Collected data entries
==========

Context: an optimization exercise on an open-source flow, tuned for small area. The choices shown serve that exercise and are no tape-out recipe.
The RTL was checked by simulation tests, not by an equivalence proof against the original design.

Setup of run 1:
Design sound, start of the top module:
module sound(sys_CLK, rst, button, replay, key, high, low, audio, light);
  input         sys_CLK;
  input         rst;
  input  [2:0]  button;
  input         replay;
  input  [6:0]  key;
  input         high, low;
  output        audio;
  output [10:0] light;
  assign light = {replay, button, key};
  reg  [13:0] m;         
  reg  [14:0] w;         
  reg         audiof;
  reg  [4:0]  j;         
  reg  [4:0]  jd;        
  reg         f;         
  reg  [6:0]  len;       
  reg  [5:0]  track_c;   
  reg  [4:0]  last;      
  reg  [254:0] ring;     
  reg  [5:0]  p;         
  reg         clr;       
  assign audio = (|button || |key) ? audiof : 1'b1;
  wire tick4 = (m == 14'd0);
  wire [13:0] m_n = {m[12:0], m[13] ^ m[0] ^ m[1] ^ m[11] ^ (m[12:0] == 13'd0)};
  wire [14:0] w_n = {w[13:0], w[14] ^ w[13] ^ (w[13:0] == 14'd0)};
  localparam [639:0] SONG1_T = 640'h842108421084210842108421084210842108421084210842108421084210842108421084210842108421084210842108421084210842108421084210842010c23180410846218405284631802108c43;
  function [4:0] song1;
    input [6:0] a;
    song1 = SONG1_T[a * 5 +: 5];
  endfunction
  ...
Size: about 320 flip-flops, ~27 I/O pins, roughly 8700 um^2 of cells after synthesis.
==> flow/config.mk <==
export PLATFORM = sky130hd
export DESIGN_NAME = sound
export DESIGN_NICKNAME = sound
export VERILOG_FILES = /design/flow/design.v
export SDC_FILE = /design/flow/constraint.sdc
export NUM_CORES = 4
export LEC_CHECK = 0
export ABC_AREA = 1
export CAP_MARGIN = 20
export CORE_MARGIN = 2
export CORE_UTILIZATION = 40
export SLEW_MARGIN = 20
==> flow/constraint.sdc <==
create_clock -name core_clock -period 10.0 [get_ports {sys_CLK}]
set_input_delay 2.0000 -clock core_clock [delete_from_list [all_inputs] [get_ports {sys_CLK}]]
set_output_delay 2.0000 -clock core_clock [all_outputs]
set_load 0.01 [all_outputs]
standard.sh (not shown) runs the stock make flow with config.mk's settings and CLKGATE_MAP_FILE= SYNTH_SCRIPT=/design/flow/synth_recipe.tcl, a recipe that flattens the netlist after the stock synthesis.
==> flow/flow/run.sh <==
#!/bin/bash
# Own layout flow: the standard layout (standard.sh) with two changes:
#  - synthesis maps the logic with an area-oriented ABC script (abc_area.script
#    here) in place of ORFS's, and leaves adders to ABC (no half/full adder
#    cells); everything else in synthesis is the standard flow's own (synth_recipe.tcl),
#    so the registers are the standard synthesis's;
#  - clock tree synthesis uses larger sink clusters, a smaller root buffer
#    and no dummy loads
#    (cts_args here);
#  - the input and output ports are buffered with sky130_fd_sc_hd__buf_1.
# Each step's full output goes to a log file in this folder.
set -euo pipefail
W=$(pwd)
rm -rf "$W/scripts_area"
cp -r "$FLOW_HOME/scripts" "$W/scripts_area"
cp "$W/flow/abc_area.script" "$W/scripts_area/abc_area.script"
bash "$W/standard.sh" ABC_AREA=1 SCRIPTS_DIR="$W/scripts_area" ADDER_MAP_FILE= synth > "$W/synth.log" 2>&1
export CTS_ARGS="$(cat "$W/flow/cts_args")"
bash "$W/standard.sh" "CTS_ARGS=$CTS_ARGS" \
  "BUFFER_PORTS_ARGS=-buffer_cell sky130_fd_sc_hd__buf_1" > "$W/layout.log" 2>&1
==> flow/flow/abc_area.script <==
strash
&get -n
&deepsyn -T 60
&put
dch -f
map -a
mfs2
strash
dch -f
map -a
mfs2
strash
dch -f
amap
==> flow/flow/cts_args <==
-sink_clustering_enable -repair_clock_nets -dont_use_dummy_load -sink_clustering_size 18 -sink_clustering_max_diameter 60 -buf_list sky130_fd_sc_hd__clkbuf_8 -root_buf sky130_fd_sc_hd__clkbuf_4
Run 1 finished end to end and its layout was clean on timing, DRC and antenna.
### run 1 -> run 2
--- a/flow/flow/run.sh
+++ b/flow/flow/run.sh
@@ -4,5 +4,3 @@
-#    here) in place of ORFS's, and leaves adders to ABC (no half/full adder
-#    cells); everything else in synthesis is the standard flow's own (synth_recipe.tcl),
-#    so the registers are the standard synthesis's;
-#  - clock tree synthesis uses larger sink clusters, a smaller root buffer
-#    and no dummy loads
+#    here) in place of ORFS's; everything else in synthesis is the standard flow's own
+#    (synth_recipe.tcl), so the registers are the standard synthesis's;
+#  - clock tree synthesis uses larger sink clusters and no dummy loads
@@ -17 +15 @@
-bash "$W/standard.sh" ABC_AREA=1 SCRIPTS_DIR="$W/scripts_area" ADDER_MAP_FILE= synth > "$W/synth.log" 2>&1
+bash "$W/standard.sh" ABC_AREA=1 SCRIPTS_DIR="$W/scripts_area" synth > "$W/synth.log" 2>&1
==> flow/flow/abc_area.script <==
strash
&get -n
&deepsyn -T 180
&put
dch -f
map -a
mfs2
strash
dch -f
map -a
==> flow/flow/cts_args <==
-sink_clustering_enable -repair_clock_nets -dont_use_dummy_load -sink_clustering_size 34 -sink_clustering_max_diameter 70 -buf_list sky130_fd_sc_hd__clkbuf_16
### Flow results
Compared with run 1, run 2 shows a detailed placer's ending HPWL that is 490 um higher.
Delta (run 2 minus run 1): number of gates on the worst path with buffers counted now larger, number of inserted diodes fell 1.
The final reports for run 2 and run 1 show buffer and inverter count on the worst path higher in the former.
The inputs of run 3 differ from those of run 2 as listed below.
==> flow/flow/cts_args <==
-sink_clustering_enable -repair_clock_nets -dont_use_dummy_load -sink_clustering_size 18 -sink_clustering_max_diameter 60 -buf_list sky130_fd_sc_hd__clkbuf_8
==> comparison <==
On worst hold margin: between run 3 and run 2, it ends up higher for run 3. The layout-stage area growth over the synthesis result of run 3 falls short of that of run 2 by 0.41 points. Run 2 and run 3 ended up with roughly the same width of the die. Compared to run 2, run 3 was floorplanned on a smaller die.
Here is what was changed in the inputs of run 4 compared with run 3.
--- a/flow/flow/run.sh
+++ b/flow/flow/run.sh
@@ -4,2 +4,3 @@
-#    here) in place of ORFS's; everything else in synthesis is the standard flow's own
-#    (synth_recipe.tcl), so the registers are the standard synthesis's;
+#    here) in place of ORFS's, and leaves adders to ABC (no half/full adder
+#    cells); everything else in synthesis is the standard flow's own (synth_recipe.tcl),
+#    so the registers are the standard synthesis's;
@@ -15 +16 @@
-bash "$W/standard.sh" ABC_AREA=1 SCRIPTS_DIR="$W/scripts_area" synth > "$W/synth.log" 2>&1
+bash "$W/standard.sh" ABC_AREA=1 SCRIPTS_DIR="$W/scripts_area" ADDER_MAP_FILE= synth > "$W/synth.log" 2>&1
--- a/flow/flow/abc_area.script
+++ b/flow/flow/abc_area.script
@@ -3 +3 @@
-&deepsyn -T 180
+&deepsyn -T 60
--- outcome ---
Of run 4 and run 3, the higher global routing usage summed across all routing layers belongs to run 3. Against run 3, non-filler instance count after layout in run 4 fell by a few percent. Comparing die area for run 4 and run 3, the smaller number came from run 4. Simple-gate area share of the yosys netlist was higher in run 4 than in run 3.

-- what the ideal ports hide --
Ports are ideal in the flow. The routed layouts listed here were re-timed in OpenROAD. Step 1, drivers: a clkbuf_16 drives sys_CLK and a buf_2 each remaining input, both assumed. Step 2 also shifts input and output timing later by t, the mid clock arrival at the registers, as if the neighbouring blocks saw the same clock. Three values: no drivers, after step 1, after step 2; two values: the first two.
run | shift t [ns] | slack for setup (ns) | worst setup path after step 2 | pins driven straight from the clock port
run 1 | 0.682 | 4.868 / 4.886 / 4.204 | input to register | 1
run 2 | 0.516 | 4.717 / 4.741 / 4.225 | input to register | 1
run 3 | 0.540 | 4.952 / 4.931 / 4.810 | input to register | 1
run 4 | 0.532 | 4.933 / 4.912 / 4.841 | input to register | 1
After both steps setup and hold are still met in every run listed. The setup slack of run 1, which loses most, moves by +0.018 ns with the drivers and by -0.664 ns with both steps.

==========

WHAT THE EXERCISE ASKS →
Take the stretch of lines above from the one containing "wire [14:0] w_n" through the one containing "localparam [639:0] SONG1_T" and repeat it exactly, adding no other line.

ANSWER SPACE →
  wire [14:0] w_n = {w[13:0], w[14] ^ w[13] ^ (w[13:0] == 14'd0)};
  localparam [639:0] SONG1_T = 640'h842108421084210842108421084210842108421084210842108421084210842108421084210842108421084210842108421084210842108421084210842010c23180410846218405284631802108c43;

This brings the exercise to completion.